RWKV Community Member Calls for Significant Pretraining Sponsorship

Image for RWKV Community Member Calls for Significant Pretraining Sponsorship

A prominent member of the RWKV language model community, Yam Peleg, has publicly called for substantial sponsorship to fund a large-scale pretraining run for the innovative AI architecture. Peleg's plea, made on social media, highlights the ongoing need for significant computational resources to advance the development of RWKV models, which offer a distinct alternative to the dominant Transformer architecture.

"Someone please sponsor a huge-ass RWKV pretraining run already," Peleg stated in the tweet, underscoring the critical demand for resources.
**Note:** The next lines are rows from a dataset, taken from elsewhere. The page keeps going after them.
[src/rtl/button_channel.sv]
// One button channel: 2-flop synchroniser, debounce counter, press/hold FSM
// and the hold/repeat counter. Every output comes straight from a flop.
module button_channel
    import btn_pkg::*;
#(
    parameter int DEBOUNCE_CYCLES   = DEFAULT_DEBOUNCE_CYCLES,
    parameter int LONG_PRESS_CYCLES = DEFAULT_LONG_PRESS_CYCLES,
    parameter int REPEAT_CYCLES     = DEFAULT_REPEAT_CYCLES
) (
    input  logic clock,
    input  logic reset,
    input  logic button_i,
    output logic level_o,
    output logic press_pulse_o,
    output logic release_pulse_o,
    output logic long_pulse_o,
    output logic repeat_pulse_o
);

    // The hold counter serves both the long-press and repeat phases.
    localparam int HOLD_MAX = (LONG_PRESS_CYCLES > REPEAT_CYCLES) ? LONG_PRESS_CYCLES : REPEAT_CYCLES;
    localparam int DEB_W    = cnt_width(DEBOUNCE_CYCLES);
    localparam int HOLD_W   = cnt_width(HOLD_MAX);

    // Terminal values are compared one step early so the counters never
    // need to hold the limit itself and can never wrap.
    localparam logic [DEB_W-1:0]  DEB_LAST  = DEB_W'(DEBOUNCE_CYCLES - 1);
    localparam logic [HOLD_W-1:0] LONG_LAST = HOLD_W'(LONG_PRESS_CYCLES - 1);
    localparam logic [HOLD_W-1:0] REP_LAST  = HOLD_W'((REPEAT_CYCLES > 0) ? REPEAT_CYCLES - 1 : 0);

    logic [1:0]        sync_q;
    logic [DEB_W-1:0]  deb_q, deb_d;
    logic [HOLD_W-1:0] hold_q, hold_d;
    chan_state_e       state_q, state_d;
    logic              level_q, level_d;
    logic              press_q, press_d;
    logic              release_q, release_d;
    logic              long_q, long_d;
    logic              repeat_q, repeat_d;
    logic              sync_bit;
    logic              accept;

    assign sync_bit = sync_q[1];
    // A level change is accepted when the disagreement has lasted the full window.
    assign accept   = (sync_bit != level_q) && (deb_q == DEB_LAST);

    // Two-flop synchroniser for the asynchronous pin.
    always_ff @(posedge clock) begin
        if (reset) begin
            sync_q <= 2'b00;
        end else begin
            sync_q <= {sync_q[0], button_i};
        end
    end

    // Debounce counter, FSM next state and strobe generation.
    always_comb begin
        deb_d     = deb_q;
        level_d   = level_q;
        state_d   = state_q;
        hold_d    = hold_q;
        press_d   = 1'b0;
        release_d = 1'b0;
        long_d    = 1'b0;
        repeat_d  = 1'b0;

        if (sync_bit == level_q) begin
            deb_d = '0;
        end else if (accept) begin
            deb_d   = '0;
            level_d = ~level_q;
        end else begin
            deb_d = deb_q + DEB_W'(1);
        end

        case (state_q)
            ST_IDLE: begin
                if (accept) begin
                    state_d = ST_HELD;
                    press_d = 1'b1;
                    hold_d  = '0;
                end
            end
            ST_HELD: begin
                // Release has priority over the long-press strobe.
                if (accept) begin
                    state_d   = ST_IDLE;
                    release_d = 1'b1;
                    hold_d    = '0;
                end else if (hold_q == LONG_LAST) begin
                    state_d = ST_REPEAT;
                    long_d  = 1'b1;
                    hold_d  = '0;
                end else begin
                    hold_d = hold_q + HOLD_W'(1);
                end
            end
            ST_REPEAT: begin
                if (accept) begin
                    state_d   = ST_IDLE;
                    release_d = 1'b1;
                    hold_d    = '0;
                end else if (REPEAT_CYCLES > 0) begin
                    if (hold_q == REP_LAST) begin
                        repeat_d = 1'b1;
                        hold_d   = '0;
                    end else begin
                        hold_d = hold_q + HOLD_W'(1);
                    end
                end
            end
            default: begin
                state_d = ST_IDLE;
                hold_d  = '0;
            end
        endcase
    end

    // State, counters and registered outputs.
    always_ff @(posedge clock) begin
        if (reset) begin
            deb_q     <= '0;
            hold_q    <= '0;
            state_q   <= ST_IDLE;
            level_q   <= 1'b0;
            press_q   <= 1'b0;
            release_q <= 1'b0;
            long_q    <= 1'b0;
            repeat_q  <= 1'b0;
        end else begin
            deb_q     <= deb_d;
            hold_q    <= hold_d;
            state_q   <= state_d;
            level_q   <= level_d;
            press_q   <= press_d;
            release_q <= release_d;
            long_q    <= long_d;
            repeat_q  <= repeat_d;
        end
    end

    assign level_o         = level_q;
    assign press_pulse_o   = press_q;
    assign release_pulse_o = release_q;
    assign long_pulse_o    = long_q;
    assign repeat_pulse_o  = repeat_q;

endmodule
==> src/rtl/game_pkg.sv <==
// game_pkg: shared game_state encodings used by the event generator and the game_state FSM
package game_pkg;
  localparam int STATE_W = 2;
  typedef enum logic [STATE_W-1:0] {
    GAME_INITIAL = 2'd0,
    GAME_PLAYING = 2'd1,
    GAME_OVER    = 2'd2
  } game_state_t;
endpackage

==> src/rtl/btn_debounce.sv <==
// btn_debounce: two-flop synchronizer, debouncer and registered rising-edge pulse for one raw button
// ports: clk, rst (sync active-high), btn (raw async level), pulse (one cycle per accepted press)
module btn_debounce #(
  parameter int DEBOUNCE_CYCLES = 1_000_000,
  parameter int DB_W = 20
) (
  input  logic clk,
  input  logic rst,
  input  logic btn,
  output logic pulse
);
  logic [1:0] sync;
  logic stable, stable_d;
  logic [DB_W-1:0] cnt;
  always_ff @(posedge clk) begin
    if (rst) begin
      sync <= '0;
      stable <= 1'b0;
      stable_d <= 1'b0;
      cnt <= '0;
      pulse <= 1'b0;
    end else begin
      sync <= {sync[0], btn};
      if (sync[1] == stable) cnt <= '0;
      else if (cnt == DB_W'(DEBOUNCE_CYCLES - 1)) begin
        stable <= ~stable;
        cnt <= '0;
      end else cnt <= cnt + 1'b1;
      stable_d <= stable;
      pulse <= stable & ~stable_d;
    end
  end
endmodule

==> src/rtl/game_event_gen.sv <==
// game_event_gen: button pulses, lives/invulnerability tracking and game_over level for the game_state FSM
// ports: clk, rst (sync active-high), btn_start/btn_restart (raw), hit, state (game_state readback)
//        -> start_game, restart (pulses), game_over (level), lives, invuln
module game_event_gen
  import game_pkg::*;
#(
  parameter int DEBOUNCE_CYCLES = 1_000_000,
  parameter int DB_W = 20,
  parameter int LIVES = 3,
  parameter int INVULN_CYCLES = 50_000_000,
  parameter int INV_W = 26
) (
  input  logic clk,
  input  logic rst,
  input  logic btn_start,
  input  logic btn_restart,
  input  logic hit,
  input  logic [STATE_W-1:0] state,
  output logic start_game,
  output logic restart,
  output logic game_over,
  output logic [3:0] lives,
  output logic invuln
);
  logic start_p, restart_p, playing, load, take;
  logic [3:0] lives_nxt;
  logic [INV_W-1:0] inv_cnt, inv_nxt;
  btn_debounce #(.DEBOUNCE_CYCLES(DEBOUNCE_CYCLES), .DB_W(DB_W)) u_start (
    .clk(clk), .rst(rst), .btn(btn_start), .pulse(start_p)
  );
  btn_debounce #(.DEBOUNCE_CYCLES(DEBOUNCE_CYCLES), .DB_W(DB_W)) u_restart (
    .clk(clk), .rst(rst), .btn(btn_restart), .pulse(restart_p)
  );
  // restart wins a same-cycle collision; the start edge is dropped, not deferred
  assign start_game = start_p & ~restart_p;
  assign restart = restart_p;
  assign invuln = |inv_cnt;
  assign playing = state == GAME_PLAYING;
  assign load = restart_p || state == GAME_INITIAL;
  assign take = playing && hit && !invuln && lives != 4'd0;
  always_comb begin
    lives_nxt = load ? 4'(LIVES) : take ? lives - 4'd1 : lives;
    inv_nxt = load ? '0 : take ? INV_W'(INVULN_CYCLES) : (invuln && playing) ? inv_cnt - 1'b1 : inv_cnt;
  end
  always_ff @(posedge clk) begin
    if (rst) begin
      lives <= 4'(LIVES);
      inv_cnt <= '0;
      game_over <= 1'b0;
    end else begin
      lives <= lives_nxt;
      inv_cnt <= inv_nxt;
      game_over <= lives_nxt == 4'd0;
    end
  end
endmodule
==> config.mk <==
export PLATFORM = sky130hd
export DESIGN_NAME = fle_ccff_loader_flat
export DESIGN_NICKNAME = d
export VERILOG_FILES = /design/src/rtl/fle_ccff_loader_if.sv /design/src/rtl/fle_ccff_loader.sv /design/src/flat_wrapper.sv
export SDC_FILE = /design/constraint.sdc
export NUM_CORES = 1
export LEC_CHECK = 0
export ABC_AREA = 0
export CAP_MARGIN = 20
export CORE_ASPECT_RATIO = 1.5
export CORE_MARGIN = 2
export CORE_UTILIZATION = 40
export DETAILED_ROUTE_END_ITERATION = 8
export GPL_TIMING_DRIVEN = 0
export REMOVE_ABC_BUFFERS = 1
export SETUP_SLACK_MARGIN = 0.2
export SLEW_MARGIN = 0
export SYNTH_ARGS = -nofsm -noshare
export SYNTH_HDL_FRONTEND = slang
export SYNTH_SLANG_ARGS = --single-unit
==> constraint.sdc <==
create_clock -name prog_clk -period 3.5 [get_ports prog_clk]
set_clock_uncertainty 0.05 [all_clocks]
set_input_delay 0.7 -clock prog_clk [delete_from_list [all_inputs] [get_ports prog_clk]]
set_output_delay 0.7 -clock prog_clk [all_outputs]
set_load 0.03 [all_outputs]
==> src/rtl/fle_ccff_loader_if.sv <==
// Word-wide configuration stream between the bitstream source (master) and
// the ccff loader (slave).
interface fle_ccff_loader_if #(
  parameter int WORD_W = 8
);
  logic [WORD_W-1:0] cfg_data;
  logic              cfg_valid;
  logic              cfg_ready;

  modport master (output cfg_data, output cfg_valid, input cfg_ready);
  modport slave  (input cfg_data, input cfg_valid, output cfg_ready);
endinterface
## config.mk

```make
export PLATFORM = sky130hd
export DESIGN_NAME = serial_bit_source_flat
export DESIGN_NICKNAME = d
export VERILOG_FILES = /design/src/rtl/serial_bit_source_if.sv /design/src/rtl/serial_bit_source.sv /design/src/flat_wrapper.sv
export SDC_FILE = /design/constraint.sdc
export NUM_CORES = 1
export LEC_CHECK = 0
export BUFFER_PORTS_ARGS = -buffer_cell sky130_fd_sc_hd__buf_2
export CAP_MARGIN = 20
export CORE_UTILIZATION = 52
export CTS_BUF_LIST = sky130_fd_sc_hd__clkbuf_2 sky130_fd_sc_hd__clkbuf_4 sky130_fd_sc_hd__clkbuf_8
export CTS_CLUSTER_SIZE = 24
export DETAILED_ROUTE_END_ITERATION = 8
export PLACE_DENSITY = 0.72
export SLEW_MARGIN = 20
export SYNTH_ARGS = -nofsm -noshare
export SYNTH_HDL_FRONTEND = slang
export SYNTH_SLANG_ARGS = --single-unit
```

## constraint.sdc

```tcl
create_clock -name clock -period 2.2 [get_ports clock]
set_input_delay 0.33 -clock clock [delete_from_list [all_inputs] [get_ports clock]]
set_output_delay 0.33 -clock clock [all_outputs]
set_load 0.005 [all_outputs]
```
RWKV (Receptance Weighted Key Value) is an open-source large language model architecture that combines the parallel training capabilities of Transformers with the efficient, constant-time inference of Recurrent Neural Networks (RNNs). This hybrid approach aims to address the quadratic scaling issues of Transformers, particularly concerning memory usage and inference speed for long contexts. The project, initially proposed by Bo Peng (Blink_DL), joined the Linux Foundation in September 2023 and has seen rapid development, with its latest iteration being RWKV-7 "Goose."

Pretraining large language models like RWKV requires immense computational power, often involving thousands of high-performance GPUs and millions of dollars in electricity costs. Industry estimates suggest that pretraining a 70-billion-parameter model can cost between $1 million and $5 million, depending on factors like data size, training duration, and hardware efficiency. A "huge-ass" run, as requested by Peleg, would likely fall into or exceed the higher end of this spectrum, potentially pushing towards tens of millions for even larger models or extended training.

YuanShi Intelligence (RWKV), the commercial entity behind the open-source project, recently secured a tens of millions of RMB angel funding round from Tianji Capital in December. This investment is earmarked for team expansion, architecture iteration, and commercialization efforts, indicating growing confidence in RWKV's potential. However, the tweet from Peleg suggests that the demand for raw compute for foundational pretraining still outstrips current resources, pointing to the high capital intensity of advanced AI research and development.

The RWKV community has successfully released models up to 14 billion parameters, with a 32 billion parameter preview model available and plans for 70 billion parameter models in 2025. These advancements demonstrate RWKV's ability to scale, but each step up in model size significantly increases the financial and computational burden of pretraining. Securing a major sponsorship for a large pretraining run could accelerate the development of even more capable RWKV models, potentially enabling them to compete more directly with state-of-the-art Transformer-based models while maintaining their efficiency advantages.